Regulating the Activation of Ash1/Ash1L Histone Methyltransferase by Intrinsically Disordered Regions

Abstract

Gene transcription can be regulated by post-translational modification of histones on the nucleosome. For example, methylation of H3 at lysines 4 and 36 transcriptionally activate chromatin. Drosophila Ash1 and its mammalian homolog Ash1L are histone methyltransferases (HMTase) that catalyze methylation of lysine36 on histone H3. The HMTase activity of Ash1/Ash1L is conferred by the SET domain which is regulated by the N-terminal AWS region and the C-terminal postSET region. However, the HMTase activity of Ash1/Ash1L is very weak as an auto-inhibitory (AI) loop blocks the substrate-binding site. It is found that Ash1/Ash1L interacts with other proteins and binding with Mrg15 transfers Ash1/Ash1L from the auto-inhibited state to the activated state.

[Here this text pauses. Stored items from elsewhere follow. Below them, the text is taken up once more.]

$ cat config.mk
export PLATFORM = sky130hd
export DESIGN_NAME = alu_writeback
export DESIGN_NICKNAME = d
export VERILOG_FILES = /design/src/rtl/alu_writeback.sv
export SDC_FILE = /design/constraint.sdc
export NUM_CORES = 1
export LEC_CHECK = 0
export CAP_MARGIN = 15
export CORE_MARGIN = 1
export CORE_UTILIZATION = 40
export DETAILED_ROUTE_END_ITERATION = 12
export PLACE_DENSITY = 0.77
export SYNTH_ARGS = -nofsm -noshare
export SYNTH_HDL_FRONTEND = slang
export SYNTH_SLANG_ARGS = --single-unit
export TNS_END_PERCENT = 20
$ cat constraint.sdc
create_clock -name clk -period 3.3 [get_ports clk]
set_input_delay 0.825 -clock clk [delete_from_list [all_inputs] [get_ports clk]]
set_output_delay 0.825 -clock clk [all_outputs]
set_load 0.05 [all_outputs]
$ cat src/rtl/alu_writeback.sv
// alu_writeback: commit stage for the SPARCv8 integer ALU.
// Holds the architectural ICC and Y, drives the register-file write port,
// and raises precise traps for division by zero and tagged overflow.
// Ports:
//   clk, rst_n                          clock, synchronous active-low reset
//   in_valid/in_ready                   result handshake (in_ready is combinational)
//   in_opcode, in_rd_addr, in_result    ALU opcode, destination, rd value
//   in_icc, in_y                        ALU NZVC and Y outputs
//   in_div_zero, in_tag_ovf             ALU exception flags
//   icc, y                              architectural state fed back to the ALU
//   rf_we, rf_waddr, rf_wdata           registered register-file write port
//   trap_valid, trap_tt, trap_ack       trap request and acknowledge
//   flush                               pipeline flush
//   retired                             count of committed results
module alu_writeback #(
    parameter logic [7:0] TT_DIV_ZERO = 8'h2A,
    parameter logic [7:0] TT_TAG_OVF  = 8'h0A
) (
    input  logic        clk,
    input  logic        rst_n,
    input  logic        in_valid,
    output logic        in_ready,
    input  logic [5:0]  in_opcode,
    input  logic [4:0]  in_rd_addr,
    input  logic [31:0] in_result,
    input  logic [3:0]  in_icc,
    input  logic [31:0] in_y,
    input  logic        in_div_zero,
    input  logic        in_tag_ovf,
    output logic [3:0]  icc,
    output logic [31:0] y,
    output logic        rf_we,
    output logic [4:0]  rf_waddr,
    output logic [31:0] rf_wdata,
    output logic        trap_valid,
    output logic [7:0]  trap_tt,
    input  logic        trap_ack,
    input  logic        flush,
    output logic [31:0] retired
);
    typedef enum logic {RUN, TRAP} state_t;

    state_t state, state_next;
    logic   accept, cc_wr, y_wr, tag_trap, take_trap;

    assign in_ready  = (state == RUN) && !flush && rst_n;
    assign accept    = in_valid && in_ready;
    assign cc_wr     = (in_opcode[5:4] == 2'b01) || (in_opcode >= 6'h20 && in_opcode <= 6'h24);
    assign y_wr      = in_opcode inside {6'h0A, 6'h0B, 6'h1A, 6'h1B, 6'h24};
    assign tag_trap  = in_opcode inside {6'h22, 6'h23};
    assign take_trap = in_div_zero || (in_tag_ovf && tag_trap);

    always_comb begin
        state_next = state;
        if (state == RUN && accept && take_trap)
            state_next = TRAP;
        else if (state == TRAP && (trap_ack || flush))
            state_next = RUN;
    end

    always_ff @(posedge clk) begin
        if (!rst_n)
            state <= RUN;
        else
            state <= state_next;
    end

    always_ff @(posedge clk) begin
        if (!rst_n) begin
            icc        <= 4'b0000;
            y          <= 32'h0;
            rf_we      <= 1'b0;
            rf_waddr   <= 5'd0;
            rf_wdata   <= 32'h0;
            trap_valid <= 1'b0;
            trap_tt    <= 8'h00;
            retired    <= 32'h0;
        end else begin
            rf_we <= 1'b0;
            if (state == TRAP && (trap_ack || flush))
                trap_valid <= 1'b0;
            if (accept && take_trap) begin
                trap_valid <= 1'b1;
                trap_tt    <= in_div_zero ? TT_DIV_ZERO : TT_TAG_OVF;
            end else if (accept) begin
                // %g0 writes still commit icc/y and count as retired
                if (cc_wr)
                    icc <= in_icc;
                if (y_wr)
                    y <= in_y;
                rf_we    <= (in_rd_addr != 5'd0);
                rf_waddr <= in_rd_addr;
                rf_wdata <= in_result;
                retired  <= retired + 32'd1;
            end
        end
    end
endmodule
<file path="src/rtl/alarm_ctrl_pkg.sv">
// Shared types, constants and time-of-day arithmetic for the alarm controller
// and other consumers of the seconds-since-midnight counter.
package alarm_ctrl_pkg;

  typedef logic [16:0] counter_t;
  typedef logic        flag_t;

  localparam counter_t    COUNTER_MAX  = 17'd86399;
  localparam logic [17:0] SECS_PER_DAY = 18'd86400;

  typedef enum logic [1:0] {
    ST_DISABLED = 2'd0,
    ST_ARMED    = 2'd1,
    ST_RINGING  = 2'd2,
    ST_SNOOZED  = 2'd3
  } alarm_state_e;

  // Time-of-day add without a divider: both operands are below one day, so
  // a single conditional subtract is enough.
  function automatic counter_t mod_day_add(input counter_t a, input counter_t b);
    logic [17:0] sum;
    sum = {1'b0, a} + {1'b0, b};
    if (sum >= SECS_PER_DAY) sum = sum - SECS_PER_DAY;
    return sum[16:0];
  endfunction

endpackage

</file>
<file path="src/rtl/alarm_ctrl_sec_tick_detect.sv">
// Flags the cycle on which the seconds counter takes a new value. Usable by
// any per-second consumer of the counter.
module sec_tick_detect
  import alarm_ctrl_pkg::*;
(
  input  logic     clock,
  input  logic     reset,
  input  counter_t count,
  output flag_t    new_sec
);

  counter_t prev;
  logic     prev_valid;

  // NOTE: sequential state uses non-blocking assignments so every register
  // samples the pre-edge values and simulation matches the synthesized flops.
  always_ff @(posedge clock or posedge reset) begin
    if (reset) begin
      prev       <= '0;
      prev_valid <= 1'b0;
    end else begin
      prev       <= count;
      prev_valid <= 1'b1;
    end
  end

  // prev is meaningless until it has sampled once, hence the qualifier.
  assign new_sec = prev_valid && (count != prev);

endmodule

</file>
<file path="src/rtl/alarm_ctrl.sv">
// Alarm setpoint holder and ring/snooze/dismiss state machine driving the
// alarm flag for the output formatter.
module alarm_ctrl
  import alarm_ctrl_pkg::*;
#(
  parameter int unsigned SNOOZE_SECS       = 540,
  parameter int unsigned RING_TIMEOUT_SECS = 3600
) (
  input  logic     clock,
  input  logic     reset,
  input  counter_t counter_state,
  input  logic     set_valid,
  input  counter_t set_value,
  output logic     set_ready,
  output flag_t    set_error,
  input  logic     enable_toggle,
  input  logic     snooze,
  input  logic     dismiss,
  output counter_t alarm_setpoint,
  output flag_t    alarm_armed,
  output flag_t    alarm_state
);

  localparam counter_t    SNOOZE_DELAY = counter_t'(SNOOZE_SECS);
  localparam logic [15:0] RING_LAST    = 16'(RING_TIMEOUT_SECS - 1);

  alarm_state_e state, state_n;
  logic [15:0]  ring_cnt, ring_cnt_n;
  counter_t     snooze_tgt, snooze_tgt_n;
  flag_t        new_sec;
  logic         set_fire;

  sec_tick_detect u_tick (
    .clock   (clock),
    .reset   (reset),
    .count   (counter_state),
    .new_sec (new_sec)
  );

  // NOTE: every combinational output gets a default first, so no path through
  // the case statement can leave a value unassigned and infer a latch.
  always_comb begin
    state_n      = state;
    ring_cnt_n   = ring_cnt;
    snooze_tgt_n = snooze_tgt;
    if (enable_toggle) begin
      state_n = (state == ST_DISABLED) ? ST_ARMED : ST_DISABLED;
    end else begin
      case (state)
        ST_ARMED: begin
          if (new_sec && counter_state == alarm_setpoint) begin
            state_n    = ST_RINGING;
            ring_cnt_n = '0;
          end
        end
        ST_RINGING: begin
          if (dismiss) begin
            state_n = ST_ARMED;
          end else if (snooze) begin
            state_n      = ST_SNOOZED;
            snooze_tgt_n = mod_day_add(counter_state, SNOOZE_DELAY);
          end else if (new_sec) begin
            if (ring_cnt == RING_LAST) state_n = ST_ARMED;
            else ring_cnt_n = ring_cnt + 16'd1;
          end
        end
        ST_SNOOZED: begin
          if (dismiss) begin
            state_n = ST_ARMED;
          end else if (new_sec && counter_state == snooze_tgt) begin
            state_n    = ST_RINGING;
            ring_cnt_n = '0;
          end
        end
        default: ;
      endcase
    end
  end

  always_ff @(posedge clock or posedge reset) begin
    if (reset) begin
      state      <= ST_DISABLED;
      ring_cnt   <= '0;
      snooze_tgt <= '0;
    end else begin
      state      <= state_n;
      ring_cnt   <= ring_cnt_n;
      snooze_tgt <= snooze_tgt_n;
    end
  end

  // The match above reads the pre-edge setpoint, so a load on the same edge
  // never affects that edge's comparison.
  assign set_ready = (state == ST_DISABLED) || (state == ST_ARMED);
  assign set_fire  = set_valid && set_ready;

  always_ff @(posedge clock or posedge reset) begin
    if (reset) begin
      alarm_setpoint <= '0;
      set_error      <= 1'b0;
    end else begin
      set_error <= set_fire && (set_value > COUNTER_MAX);
      if (set_fire && set_value <= COUNTER_MAX) alarm_setpoint <= set_value;
    end
  end

  assign alarm_armed = (state != ST_DISABLED);
  assign alarm_state = (state == ST_RINGING);

endmodule

</file>
<file path="config.mk">
export PLATFORM = sky130hd
export DESIGN_NAME = alarm_ctrl
export DESIGN_NICKNAME = d
export VERILOG_FILES = /design/src/rtl/alarm_ctrl_pkg.sv /design/src/rtl/alarm_ctrl_sec_tick_detect.sv /design/src/rtl/alarm_ctrl.sv
export SDC_FILE = /design/constraint.sdc
export NUM_CORES = 1
export LEC_CHECK = 0
export ABC_AREA = 1
export BUFFER_PORTS_ARGS = -buffer_cell sky130_fd_sc_hd__buf_2
export CORE_UTILIZATION = 59
export CTS_CLUSTER_DIAMETER = 60
export CTS_CLUSTER_SIZE = 16
export DETAILED_ROUTE_END_ITERATION = 10
export PLACE_DENSITY = 0.88
export SKIP_LAST_GASP = 1
export SYNTH_ARGS = -nofsm -noshare
export SYNTH_HDL_FRONTEND = slang
export SYNTH_SLANG_ARGS = --single-unit
</file>
<file path="constraint.sdc">
create_clock -name clock -period 3.2 [get_ports clock]
set_input_delay 0.64 -clock clock [delete_from_list [all_inputs] [get_ports clock]]
set_output_delay 0.64 -clock clock [all_outputs]
set_load 0.01 [all_outputs]
</file>
==> reports/results.tsv, run 1 <==
metric	value	unit
CP top delay family	simple AND/OR/NAND/NOR gates	
max cap viols	0	
drt pass-1 iters	5	
CP bufs+invs	3	
later-pin clock latency in the skew report	360	ps
DRT Wirelength	12200	um
worst hold path type	in2async	
die height	91.5	um
P per Cell Area	476	nW/um2
crit-path cells	buf_2, inv_1, ha_1, nand2_1, nand2_1, o21ai_0, nand2_1, inv_1, nand2_1, nand3_1, nand3_2, nand3_2, nand2_1, nand2_1, nand2_1, nand2_1	
initial antenna violation count	0	
area delta synth->final	10.7	%
Via Count	4657	
Non-Filler Instances	847	
critical path required time	3500	ps
ys flop type	dfrtp_1	
fin area	5230	um2
Yosys reg bits	71	
cell with the most instances after synthesis	nand2_1	
CTS resizes	0	
final max-slew violation count	0	
cell count along the critical path	16	
synthesized area	4730	um2
Placed Area	5040	um2
Final ANT Viol Nets	0	
post-synthesis sequential area ratio	37.6	%
Hold WS	277	ps
fin util	67.7	%
Root Buffer Master	clkbuf_8	
I/O Buffers	60	
vias per std cell	5.50	
Row Count	32	
Worst VDD drop	0.377	mV
largest net degree at the start of global routing	53	
max incr delay on CP	220	ps
H-tree Lvls	3	
drt first-iter violations	340	
TritonCTS Buffers	9	
RSZ-0062 raised after global routing	false	
overall global routing resource usage	31.1	%
clk buf depth	2	
Worst-path clk slew	90	ps
CTS sink count	71	
setup tns final	0	ps
Slowest cell on crit path	o21ai_0	
DRC viols	0	
gr ovfl total	0	
final period utilization	74.4	%
Placed Cells	832	
Hold Fails Final Rpt	0	
Area contributors post-synth	dfrtp_1, nand2_1, nand3_1, inv_1, nor2_1	
# setup viols final	0	
kind of critical path	in2reg	
Final WS setup	821	ps
Max Freq	0.420	GHz
library cells used by synthesis	39	
FFs w/ async S/R, synth	100	%
R2R depth	11	
syn nets	732	
area leader, netlist	dfrtp_1	
I/O Pins	61	
WP data arrival	2680	ps
Post-CTS Setup Inserts	0	
share of layout cells above drive strength 1	15.2	%
clock skew	12.2	ps
first-pass GRT wire length	20500	um
WL/cell	14.4	um
Synth top area share	37.6	%
vias in the first global route	4500	
crit start category	input port	
CTS tree	done	
DP HPWL	8970	um
top cells by count, synth	nand2_1, dfrtp_1, inv_1	
Post-CTS Hold Buffers	0	
CP endpoint kind	register	
YS warnings	0	
flop-to-flop setup slack	980	ps
Syn Inst Count	689	
Tot Pwr	2.49	mW
Avg Inst Size Synth	6.86	um2
status	complete, no violations	
# nets final	784	
# diodes	0	
Die Span X	91.5	um
fin crit period	2380	ps
Die Footprint	8370	um2
CP dominant cell by count	nand2_1	
Leak Pwr	2.75	nW
Core Area	7730	um2
gpl congestion	0.986	
Max FO, Critical Path	11	
dpl ws	484	ps
EDFF count, synth	0	
Initial Util	61.2	%
## worst paths after layout
path | from | endpoint
hold / removal | reset | u_tick.prev[16]$_DFF_PP0_
max in group asynchronous | reset | state[0]$_DFFE_PP0P_
setup reg to reg | ring_cnt[0]$_DFFE_PP0P_ | ring_cnt[3]$_DFFE_PP0P_
min in group clock | counter_state[1] | u_tick.prev[1]$_DFF_PP0_
setup / recovery | counter_state[2] | snooze_tgt[10]$_DFFE_PP0P_
hold reg to reg | snooze_tgt[13]$_DFFE_PP0P_ | snooze_tgt[13]$_DFFE_PP0P_
## worst register-to-register path: cells and delay by family, from the launching register on
kind | cells | cell delay (ps)
compound gates | 1 | 150
fa+ha+maj | 1 | 240
buf+inv | 1 | 150
flops | 1 | 440
simple gates | 8 | 1180
## registers in the layout (all words and copies together), names as in the netlist
name,flops
alarm_setpoint,17
ring_cnt,16
set_error,1
snooze_tgt,17
state,2
u_tick.prev,17
u_tick.prev_valid,1
## final cells by class
| cell class | count | area, um2 |
|---|---|---|
| inverter | 82 | 308 |
| clock inverter | 6 | 71.3 |
| timing repair buffer | 65 | 350 |
| tap | 102 | 128 |
| multi-input combinational | 512 | 2470 |
| fill | 665 | 2500 |
| sequential | 71 | 1780 |
| clock buffer | 9 | 124 |
## power by group
group	internal [mW]	switching (mW)
sequential	1.01	0.0989
combinational	0.232	0.406
clock	0.361	0.381
## placed cells by master, fill, tap and decap left out, drive strengths merged, types with 4 or more instances in the layout
master / count
or2: 4
xor2: 24
nand4: 25
o22ai: 6
nand2: 249
a21oi: 4
xnor2: 14
nor2: 69
inv: 82
dfrtp: 71
clkbuf: 9
buf: 65
nand3: 65
o21ai: 27
nor3: 8
## layer usage
| layer | wire (um) | global-route usage, % | part of all wire [%] | vias to the layer above |
|---|---|---|---|---|
| met2 | 5880 | 50.5 | 48 | 214 |
| li1 | - | - | - | 2267 |
| met3 | 898 | 5.36 | 7.4 | 29 |
| met1 | 5180 | 40.8 | 42 | 2147 |
| met4 | 249 | 13.2 | 2.0 | 0 |
| met5 | 0 | 0 | 0 | - |
## cells by family after synthesis
family,count (synthesis),synth area share (%)
XOR/XNOR,38,7.20
AO/OA/AOI/OAI,40,4.61
adder cells (fa/ha/maj),3,0.794
AND/OR/NAND/NOR,429,39.4
buffers and inverters,106,10.1
other,1,0.0793
multiplexers,1,0.238
flip-flops,71,37.6
(Power assumes the default switching activity.)
==> run 2: changes to the inputs <==
clock period = 2.3 ns   (was 3.2 ns; I/O delays follow)
==> reports/results.tsv, run 2 (synthesis gave the netlist of run 1 again) <==
metric	value	unit	change
worst reg2reg endpoint	ring_cnt[11]$_DFFE_PP0P_		was ring_cnt[3]$_DFFE_PP0P_
max cap viols	0		unchanged
CTS sink count	71		unchanged
Initial Util	61.2	%	unchanged
# nets final	817		was 784
Via Count	4806		was 4657
critical path required time	2590	ps	was 3500 ps
gr ovfl total	0		unchanged
Die Span X	91.5	um	unchanged
status	complete, no violations		unchanged
Final ANT Viol Nets	0		unchanged
DRT Wirelength	12900	um	was 12200 um
Hold Fails Final Rpt	0		unchanged
commonest non-fill, non-tap cell in the layout	nand2_1		unchanged
Root Buffer Master	clkbuf_8		unchanged
vias per std cell	5.46		was 5.50
first-pass GRT wire length	21900	um	was 20500 um
I/O Buffers	60		unchanged
Row Count	32		unchanged
CTS tree	done		unchanged
worst hold path type	in2async		unchanged
clk buf depth	2		unchanged
drt first-iter violations	329		was 340
TritonCTS Buffers	9		unchanged
gpl congestion	0.986		unchanged
WL/cell	14.6	um	was 14.4 um
overall global routing resource usage	33.7	%	was 31.1%
RSZ-0062 raised after global routing	false		unchanged
fin crit period	2100	ps	
Worst-path clk slew	90	ps	about the same
# setup viols final	0		unchanged
DP HPWL	9560	um	was 8970 um
share of layout cells above drive strength 1	18.9	%	was 15.2%
largest registers	alarm_setpoint x17, snooze_tgt x17, u_tick.prev x17		unchanged
clock skew	14.0	ps	was 12.2 ps
largest net degree at the start of global routing	35		was 53
Post-CTS Setup Inserts	0		unchanged
# diodes	0		unchanged
die height	91.5	um	unchanged
I/O Pins	61		unchanged
H-tree Lvls	3		unchanged
Max Freq	0.475	GHz	
final max-slew violation count	0		unchanged
Worst R2R Start	ring_cnt[1]$_DFFE_PP0P_		was ring_cnt[0]$_DFFE_PP0P_
kind of critical path	reg2reg		was in2reg
fin util	71.1	%	was 67.7%
CP endpoint kind	register		unchanged
Worst VDD drop	0.422	mV	was 0.377 mV
Max FO, Critical Path	17		was 11
WP data arrival	2390	ps	was 2680 ps
later-pin clock latency in the skew report	360	ps	about the same
Die Footprint	8370	um2	unchanged
flop-to-flop setup slack	200	ps	was 980 ps
R2R depth	12		was 11
drt pass-1 iters	7		was 5
most frequent cells in the layout	nand2_1, dfrtp_1, inv_1, nor2_1, nand3_1		unchanged
P per Cell Area	646	nW/um2	was 476 nW/um2
Leak Pwr	2.92	nW	was 2.75 nW
vias in the first global route	4657		was 4500
initial antenna violation count	0		unchanged
crit start category	register		was input port
DRC viols	0		unchanged
Final WS setup	196	ps	was 821 ps
dpl ws	-54.2	ps	was 484 ps
area delta synth->final	16.3	%	was 10.7%
Core Area	7730	um2	unchanged
final period utilization	91.5	%	
[run 2: how the worst max path moves through the flow]
| stage | from | to | slack (ps) | depth (start not counted) |
|---|---|---|---|---|
| after floorplan | reset | alarm_setpoint[0]$_DFFE_PP0P_ | 40 | 1 |
| after global placement | counter_state[3] | snooze_tgt[8]$_DFFE_PP0P_ | 20 | 16 |
| after detailed placement | counter_state[2] | snooze_tgt[7]$_DFFE_PP0P_ | -50 | 15 |
| after CTS | ring_cnt[1]$_DFFE_PP0P_ | ring_cnt[11]$_DFFE_PP0P_ | 210 | 12 |
| after global routing | ring_cnt[1]$_DFFE_PP0P_ | ring_cnt[5]$_DFFE_PP0P_ | 20 | 12 |
| final | ring_cnt[1]$_DFFE_PP0P_ | ring_cnt[11]$_DFFE_PP0P_ | 200 | 12 |
[run 2: power breakdown]
group | total (mW) | leakage (nW) | switching (mW) | internal [mW]
Sequential | 1.55 | 0.907 | 0.138 | 1.41
Combinational | 0.957 | 1.91 | 0.587 | 0.370
Clock | 1.05 | 0.0989 | 0.512 | 0.534
Total | 3.55 | 2.92 | 1.24 | 2.31
[run 2: routing by layer]
layer / global-route usage, % / vias to the layer above / wire, um
met5: 0 / - / 0
met4: 11.4 / 0 / 270
met3: 7.04 / 33 / 997
met2: 56.3 / 218 / 6310
met1: 43.3 / 2221 / 5310
li1: - / 2334 / -
[run 2: final cells by class]
class	count	area, um2
Clock buffer	10	138
Clock inverter	6	67.6
Fill cell	595	2230
Inverter	82	308
Multi-Input combinational cell	512	2480
Sequential cell	71	1780
Tap cell	102	128
Timing Repair Buffer	98	598
[run 2: what timing repair did]
item	4_1_cts	5_1_grt
resized for setup	0	1
hold buffers	0	0
endpoints found under the hold margin	0	0
setup endpoints to repair	0	1
[run 2: metrics by stage]
stage                     TNS, ps  hold WS [ps]  std cells  cell area (um2)  total power [mW]
after global placement          0           472        865             5280              2.47
after global routing            0          97.9        881             5500              3.75
after CTS                       0          91.0        881             5490              3.55
after floorplan                 0           449        689             4730              2.17
after detailed placement     -323           470        865             5280              2.51
final                           0          84.7        881             5500              3.55
[run 2: worst max-delay path, stage by stage, from the launching register on]
cell     delay (ps)
dfrtp_1         400
ha_1            240
nand2_1         120
nor2_2          120
nand4_1          90
nor4_1          230
buf_4           170
o21ai_0          90
nand2_1         120
inv_2           160
nand2_8         180
nand2_1          60
nand2_1          60
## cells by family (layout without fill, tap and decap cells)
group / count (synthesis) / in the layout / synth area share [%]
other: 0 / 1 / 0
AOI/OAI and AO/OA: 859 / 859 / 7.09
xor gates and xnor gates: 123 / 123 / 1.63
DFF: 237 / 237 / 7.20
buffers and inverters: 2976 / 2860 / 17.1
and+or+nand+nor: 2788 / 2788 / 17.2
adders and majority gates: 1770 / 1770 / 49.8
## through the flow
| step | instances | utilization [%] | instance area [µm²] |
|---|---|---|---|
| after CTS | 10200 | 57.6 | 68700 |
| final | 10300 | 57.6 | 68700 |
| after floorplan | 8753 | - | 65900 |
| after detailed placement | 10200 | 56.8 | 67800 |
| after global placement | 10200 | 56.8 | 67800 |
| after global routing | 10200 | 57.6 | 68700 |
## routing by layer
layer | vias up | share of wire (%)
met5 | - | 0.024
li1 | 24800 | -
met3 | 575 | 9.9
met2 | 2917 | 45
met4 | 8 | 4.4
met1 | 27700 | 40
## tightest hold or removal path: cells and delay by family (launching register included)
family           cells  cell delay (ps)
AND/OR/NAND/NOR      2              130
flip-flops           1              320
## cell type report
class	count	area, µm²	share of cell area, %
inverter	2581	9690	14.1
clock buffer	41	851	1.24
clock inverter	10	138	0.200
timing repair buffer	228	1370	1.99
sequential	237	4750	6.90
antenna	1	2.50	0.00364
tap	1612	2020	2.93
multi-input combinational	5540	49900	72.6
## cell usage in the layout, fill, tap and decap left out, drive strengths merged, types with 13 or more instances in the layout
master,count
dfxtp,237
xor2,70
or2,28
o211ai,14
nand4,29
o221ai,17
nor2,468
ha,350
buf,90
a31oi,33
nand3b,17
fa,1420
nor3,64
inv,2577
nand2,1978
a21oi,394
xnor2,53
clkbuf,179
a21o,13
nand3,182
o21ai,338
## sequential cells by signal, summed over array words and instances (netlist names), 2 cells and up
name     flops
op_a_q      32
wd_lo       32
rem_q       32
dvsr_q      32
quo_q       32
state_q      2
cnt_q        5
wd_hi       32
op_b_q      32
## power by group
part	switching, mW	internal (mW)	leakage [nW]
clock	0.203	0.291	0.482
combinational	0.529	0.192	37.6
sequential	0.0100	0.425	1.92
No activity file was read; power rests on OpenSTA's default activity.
File: src/flat_wrapper.sv
// flat-port wrapper written by rule: the top's interface ports become plain ports
module fetch_unit_flat 
#(
  parameter int unsigned DATA_W      = 8,
  parameter int unsigned ADDR_W      = 8,
  parameter int unsigned OPERAND_BIT = 7
)
  (clk, rst, bus_pc_value, bus_mem_rd_ack, bus_mem_rd_data, bus_instr_ready, bus_flush, bus_pc_inc, bus_mem_addr, bus_mem_rd_req, bus_instr_opcode, bus_instr_operand, bus_instr_pc, bus_instr_valid);
  fetch_unit_if #(.DATA_W(DATA_W), .ADDR_W(ADDR_W)) bus_i ();
  input logic clk;
  input logic rst;
  input wire logic [$bits(bus_i.pc_value)-1:0] bus_pc_value;
  input wire logic [$bits(bus_i.mem_rd_ack)-1:0] bus_mem_rd_ack;
  input wire logic [$bits(bus_i.mem_rd_data)-1:0] bus_mem_rd_data;
  input wire logic [$bits(bus_i.instr_ready)-1:0] bus_instr_ready;
  input wire logic [$bits(bus_i.flush)-1:0] bus_flush;
  output wire logic [$bits(bus_i.pc_inc)-1:0] bus_pc_inc;
  output wire logic [$bits(bus_i.mem_addr)-1:0] bus_mem_addr;
  output wire logic [$bits(bus_i.mem_rd_req)-1:0] bus_mem_rd_req;
  output wire logic [$bits(bus_i.instr_opcode)-1:0] bus_instr_opcode;
  output wire logic [$bits(bus_i.instr_operand)-1:0] bus_instr_operand;
  output wire logic [$bits(bus_i.instr_pc)-1:0] bus_instr_pc;
  output wire logic [$bits(bus_i.instr_valid)-1:0] bus_instr_valid;
  assign bus_i.pc_value = bus_pc_value;
  assign bus_i.mem_rd_ack = bus_mem_rd_ack;
  assign bus_i.mem_rd_data = bus_mem_rd_data;
  assign bus_i.instr_ready = bus_instr_ready;
  assign bus_i.flush = bus_flush;
  assign bus_pc_inc = bus_i.pc_inc;
  assign bus_mem_addr = bus_i.mem_addr;
  assign bus_mem_rd_req = bus_i.mem_rd_req;
  assign bus_instr_opcode = bus_i.instr_opcode;
  assign bus_instr_operand = bus_i.instr_operand;
  assign bus_instr_pc = bus_i.instr_pc;
  assign bus_instr_valid = bus_i.instr_valid;
  fetch_unit #(.DATA_W(DATA_W), .ADDR_W(ADDR_W), .OPERAND_BIT(OPERAND_BIT)) u_core (.clk(clk), .rst(rst), .bus(bus_i));
endmodule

Interactions between Ash1/Ash1L and Mrg15 are primarily mediated by the conserved FxLP motif preceding the Ash1L AWS and SET domains and the MRG domain of Mrg15. However, the molecular mechanism through which Mrg15 activates Ash1/Ash1L remained unresolved. In this work, we performed molecular dynamics simulations to investigate the recognition mechanism of Ash1L with Mrg15. All-atom replica-exchange simulations of the free MRG-binding region of Ash1L showed that the MRG-binding region is highly disordered in the unbound state, although it folds into two alpha-helices upon binding to Mrg15. The N-terminal helical segment is unstable in simulation and samples mainly coil conformations. Although the C-terminal helical segment is more stable, the helical conformations are shorter than those observed in the crystal structures. Simulations of Ash1L/Mrg15 complex reveal that the complex structure is heterogeneous and the N-terminus of Ash1L remains highly dynamic. Taken together, our results suggest that recognition of Ash1L with Mrg15 is mediated by intrinsically disordered regions via fuzzy binding mechanism.